マスターもエレナも何かを言いたそうにしていた。2人で目配せをしながら会話をしていた。

初めは気を使ってるのだろうとおもっていた。信用されていないのかとも。


「さあ、時間がないわ。早く出発するわよ」


リカは急かすように僕らに言った。


「よし!行こう」

「話しは帰ってきてからだ」


僕はエレナにそう言って手を差し伸べる。


「うん。帰ってきたら昔の話をいっぱいしよう」


エレナは僕の手を力強く手に取り、マスターに敬礼をしてドアに向かったその時!


(ドカン、、、)


ドアは蹴破ぶられ、エレナが吹き飛んだ

「エレナっ!」

僕はすぐさま駆け寄り抱き抱えた。


「やっと見つけたぜー」


あの男だ。夜の街で見た身長2メートル近くあるあの不気味な男がドアを蹴破り入ってきた。マスター目が鋭さを増した。


「ヴォルケン、、、貴様」


「し〜しょう〜お久しぶりじゃないですか〜あ、、、元師匠かぁ〜」

「そんなナヨナヨしちゃって〜昔の影も姿もないですね〜オカマ師匠♡」


やつの名前は「ヴォルケン」、、、マスターの昔の弟子のようだ。

身長2mから見下されるその圧力はまるで重力に押しつぶされそうな力で圧倒している。そして、人を小馬鹿にしたようなその口調は自信の表れのようにも見えた。
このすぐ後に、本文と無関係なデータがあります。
$ cat src/rtl/cla_adder_32_pkg.sv
// Shared constants, types and group generate/propagate helpers for the
// 32-bit carry-lookahead adder.
package cla_adder_32_pkg;

  localparam int WIDTH      = 32;
  localparam int BLOCK      = 4;
  localparam int NUM_BLOCKS = WIDTH / BLOCK;

  typedef struct packed {
    logic g;
    logic p;
  } gp_t;

  // Merge two adjacent groups; hi is the more significant one.
  function automatic gp_t gp_combine(input gp_t hi, input gp_t lo);
    gp_t r;
    r.g = hi.g | (hi.p & lo.g);
    r.p = hi.p & lo.p;
    return r;
  endfunction

  function automatic logic gp_carry(input gp_t gp, input logic cin);
    return gp.g | (gp.p & cin);
  endfunction

endpackage

$ cat src/rtl/cla_block_4.sv
// Four-wide lookahead cell: two-level carries from the block carry-in plus
// block generate/propagate. Used for both bit groups and block groups.
module cla_block_4
  import cla_adder_32_pkg::*;
(
  input  logic [BLOCK-1:0] g,
  input  logic [BLOCK-1:0] p,
  input  logic             cin,
  output logic [3:1]       c,
  output logic             gg,
  output logic             pp
);

  assign c[1] = g[0]
              | (p[0] & cin);

  assign c[2] = g[1]
              | (p[1] & g[0])
              | (p[1] & p[0] & cin);

  assign c[3] = g[2]
              | (p[2] & g[1])
              | (p[2] & p[1] & g[0])
              | (p[2] & p[1] & p[0] & cin);

  // Group terms deliberately exclude cin so a parent level can chain them.
  assign gg = g[3]
            | (p[3] & g[2])
            | (p[3] & p[2] & g[1])
            | (p[3] & p[2] & p[1] & g[0]);

  assign pp = p[3] & p[2] & p[1] & p[0];

endmodule

$ cat src/rtl/cla_adder_32.sv
// One-cycle 32-bit carry-lookahead adder stage: three lookahead levels
// (4-bit, 16-bit, 32-bit) feeding registered sum, carry-out and group G/P.
module cla_adder_32
  import cla_adder_32_pkg::*;
(
  input  logic             clk,
  input  logic             reset,
  input  logic [WIDTH-1:0] x,
  input  logic [WIDTH-1:0] y,
  input  logic             c_in,
  output logic             G,
  output logic             P,
  output logic             c32,
  output logic [WIDTH-1:0] sum
);

  logic [WIDTH-1:0]      g_bit;
  logic [WIDTH-1:0]      p_bit;
  logic [WIDTH-1:0]      carry;

  logic [NUM_BLOCKS-1:0] blk_gg;
  logic [NUM_BLOCKS-1:0] blk_pp;
  logic [NUM_BLOCKS-1:0] blk_cin;
  logic [3:1]            blk_c [NUM_BLOCKS];

  logic [3:1]            lo_c;
  logic [3:1]            hi_c;
  logic                  lo_gg, lo_pp;
  logic                  hi_gg, hi_pp;
  logic                  c16;
  gp_t                   lo_gp, hi_gp, word_gp;

  logic [WIDTH-1:0]      sum_d, sum_q;
  logic                  c32_d, c32_q;
  logic                  g_d, g_q;
  logic                  p_d, p_q;

  assign g_bit = x & y;
  assign p_bit = x ^ y;

  // Level 1: eight 4-bit cells, each fed its carry-in from level 2.
  for (genvar k = 0; k < NUM_BLOCKS; k++) begin : gen_l1
    cla_block_4 u_blk (
      .g   (g_bit[BLOCK*k +: BLOCK]),
      .p   (p_bit[BLOCK*k +: BLOCK]),
      .cin (blk_cin[k]),
      .c   (blk_c[k]),
      .gg  (blk_gg[k]),
      .pp  (blk_pp[k])
    );

    assign carry[BLOCK*k]                 = blk_cin[k];
    assign carry[BLOCK*k+1 +: BLOCK-1]    = blk_c[k];
  end

  // Level 2: each cell spans four level-1 blocks (16 bits).
  cla_block_4 u_l2_lo (
    .g   (blk_gg[3:0]),
    .p   (blk_pp[3:0]),
    .cin (c_in),
    .c   (lo_c),
    .gg  (lo_gg),
    .pp  (lo_pp)
  );

  cla_block_4 u_l2_hi (
    .g   (blk_gg[7:4]),
    .p   (blk_pp[7:4]),
    .cin (c16),
    .c   (hi_c),
    .gg  (hi_gg),
    .pp  (hi_pp)
  );

  // Level 3: the two 16-bit halves reuse the 2-input lookahead equations.
  assign lo_gp   = '{g: lo_gg, p: lo_pp};
  assign hi_gp   = '{g: hi_gg, p: hi_pp};
  assign c16     = gp_carry(lo_gp, c_in);
  assign word_gp = gp_combine(hi_gp, lo_gp);

  assign blk_cin = {hi_c, c16, lo_c, c_in};

  always_comb begin
    sum_d = p_bit ^ carry;
    c32_d = gp_carry(word_gp, c_in);
    g_d   = word_gp.g;
    p_d   = word_gp.p;
  end

  always_ff @(posedge clk) begin
    if (reset) begin
      sum_q <= '0;
      c32_q <= 1'b0;
      g_q   <= 1'b0;
      p_q   <= 1'b0;
    end else begin
      sum_q <= sum_d;
      c32_q <= c32_d;
      g_q   <= g_d;
      p_q   <= p_d;
    end
  end

  assign sum = sum_q;
  assign c32 = c32_q;
  assign G   = g_q;
  assign P   = p_q;

endmodule

$ cat config.mk
export PLATFORM = sky130hd
export DESIGN_NAME = cla_adder_32
export DESIGN_NICKNAME = d
export VERILOG_FILES = /design/src/rtl/cla_adder_32_pkg.sv /design/src/rtl/cla_block_4.sv /design/src/rtl/cla_adder_32.sv
export SDC_FILE = /design/constraint.sdc
export NUM_CORES = 1
export LEC_CHECK = 0
export CAP_MARGIN = 20
export CORE_MARGIN = 2
export CORE_UTILIZATION = 30
export CTS_CLUSTER_SIZE = 25
export DETAILED_ROUTE_END_ITERATION = 10
export PLACE_DENSITY = 0.59
export SYNTH_ARGS = -nofsm -noshare
export SYNTH_HDL_FRONTEND = slang
export SYNTH_SLANG_ARGS = --single-unit
$ cat constraint.sdc
create_clock -name clk -period 6.4 [get_ports clk]
set_clock_uncertainty 0.15 [all_clocks]
set_input_delay 0.64 -clock clk [delete_from_list [all_inputs] [get_ports clk]]
set_output_delay 0.64 -clock clk [all_outputs]
set_load 0.05 [all_outputs]
# Word-level counts from Yosys, hierarchy flattened
# Index checks and enable logic that the tools add are counted.
[totals] ff_bits=35 latchBits=0 ramBits=0 romBits=0 in_bits=67 output_inout_bits=35 elab_cells=254 n_memories=0
[op_classes] n_addsub=0 n_mul=0 div_mod_pow=0 order_cmp=0 eq_ne=0 shift=0 n_mux=0 n_bitwise=250 reduce_logical=0
[ops] operator="AND 1 bit" n=154
[ops] operator="OR 1 bit" n=93
[ops] operator="XOR 32 bit" n=2
[ops] operator="AND 32 bit" n=1

# Depth between registers and ports, before layout
[logic_depth] word_depth=15 mapped_depth=10 depth_no_buf=10

# By module
# Synthesis repeated with hierarchy kept, for this count alone.
[hier_totals] hier_cells=235 hier_area_um2=2169.6
[by_module_without_submodules] mod="cla_adder_32" n_inst=1 cells_each=145 area_per_inst_um2=1581.5 seq_area_each_um2=700.7
[by_module_without_submodules] mod="cla_block_4" n_inst=10 cells_each=9 area_per_inst_um2=58.8 seq_area_each_um2=0.0

# Worst setup path before layout
# Ideal clock, no wire load.
[synth_timing] kind="input port to flip-flop" from="in y[9]" to="reg sum_q[25], in the netlist sum[25]" setup_time_ns=0.127 t_arrival_ns=2.681 t_required_ns=6.123 path_slack_ns=3.442 path_stages=9 path_buffers=0 path_cell_list="ha_1 -> a21oi_2 -> o21ai_2 -> a221oi_4 -> nand3_4 -> o31a_1 -> fa_1 -> xnor2_1 -> nor2_1"
[synth_via] elab_chain_cells=14 elab_cells_between_ends=24 cone_classes="bitwise (24)"
[synth_rtl] item="start, declared" line="cla_adder_32.sv:9" source="input logic [WIDTH-1:0] y,"
[synth_rtl] item="AND 32 bit / XOR 32 bit (equally long branches)" line="cla_adder_32.sv:38, cla_adder_32.sv:39"
[synth_rtl] item="AND 1 bit (on tied branches)" line="cla_block_4.sv:29, cla_block_4.sv:30, cla_block_4.sv:32"
[synth_rtl] item="OR 1 bit / AND 1 bit (equally long branches)" line="cla_block_4.sv:29, cla_block_4.sv:30"
[synth_rtl] item="OR 1 bit" line="cla_block_4.sv:30" source="| (p[3] & p[2] & p[1] & g[0]);"
[synth_rtl] item="AND 1 bit" line="cla_block_4.sv:28" source="| (p[3] & g[2])"
[synth_rtl] item="OR 1 bit" line="cla_block_4.sv:28"
[synth_rtl] item="OR 1 bit" line="cla_block_4.sv:29" source="| (p[3] & p[2] & g[1])"
[synth_rtl] item="OR 1 bit" line="cla_block_4.sv:30"
[synth_rtl] item="OR 1 bit (*)" line="cla_adder_32_pkg.sv:23" source="return gp.g | (gp.p & cin);"
[synth_rtl] item="AND 1 bit (*)" line="cla_block_4.sv:19" source="| (p[1] & p[0] & cin);"
[synth_rtl] item="OR 1 bit (*)" line="cla_block_4.sv:19"
[synth_rtl] item="AND 1 bit (*)" line="cla_block_4.sv:15" source="| (p[0] & cin);"
[synth_rtl] item="OR 1 bit (*)" line="cla_block_4.sv:15"
[synth_rtl] item="XOR 32 bit (*)" line="cla_adder_32.sv:84" source="sum_d = p_bit ^ carry;"
[synth_rtl] item="end signal, assigned" line="cla_adder_32.sv:97" source="sum_q <= sum_d;"
[synth_rtl] item="end, declared" line="cla_adder_32.sv:33" source="logic [WIDTH-1:0] sum_d, sum_q;"
# Mark *: on every way between the ends. The rest lies on a longest branch, timed or not.
# A chain may end at the register's enable or synchronous reset.

# Worst setup path after layout
# Same ends and word-level chain as after synthesis.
「全員揃っててくれて助かるわぁ〜。お前らのせいでこちとら夜通し探し回ってたんだからよ〜」


ヴォルケンは時折見せる鋭い眼光で苛立ちを表現している。


「おい。捕まえろ。まだ殺すなよ」

ヴォルケンの号令と同時に後ろにいた10人の手下がBARになだれ込んできた。


「エレナ、リカ。青を連れて裏口から逃げろ!ここは俺がなんとかする!」


マスターが拳を握りかまえる。

「行け!」

マスターの強い口調にとまどいながら、エレナは僕をひっぱり裏口へ向かう。


「ヴォルケン。なめるなよ。お前はここで仕留める」


ヴォルケンは高笑いしながら言葉を返す。


「お手なみ拝見しますよ〜

おーかーまー師匠♡」

「お前ら油断すんなよ。見た目はオカマでも、元一流の戦闘員だからな」


ヴォルケンが今までのふざけた表情が一変して、部下をどなりつける。

しかし、マスターこそ有名人らしく、部下達は全員足がすくみ動けない。

戦闘力の低い部下達でもわかるくらい、マスターの気迫のオーラがつたわるのだ。


「チッ」

ヴォルケンはイライラした顔で舌打ちをした。その瞬間、自分の前にいた部下の首を掴み持ち上げる。ミシミシとなる骨の音とともに天井近くまで持ち上げた。

首の骨を握り潰し部下達の前に放り投げる。


「こうなりたくないなら行けー」


ヴォルケンにどなりつけられた部下達は一斉にマスターに襲いかかる。

しかし、百戦錬磨のマスターは冷静に息を吸い込み、部下達に対峙した。

しなるように、ダンスをするように、、、

この狭い空間のなかで、9匹の猫が1匹のネズミを捕まえられないような華麗なフットワークで圧倒している。

そしてパワーも桁違いだ。

殴られた戦闘員達は綺麗に吹き飛んでいく。

あっという間の出来事だった。


「ま、これくらいはやってもらわねぇーと俺様がたのしめねぇ」


ヴォルケンは立ち上がり

「場所かえよーぜ」

とマスターに伝え店から出ていく


「わかった」

マスターも拳を強く握り直しヴォルケンに黙ってついて行った。


(青、、、、必ず生き延びろよ。お前が唯一の希望だから)

マスターはそう祈り、ヴォルケンとの戦いにみを委ねた。

マスターとヴォルケンの戦いは続く。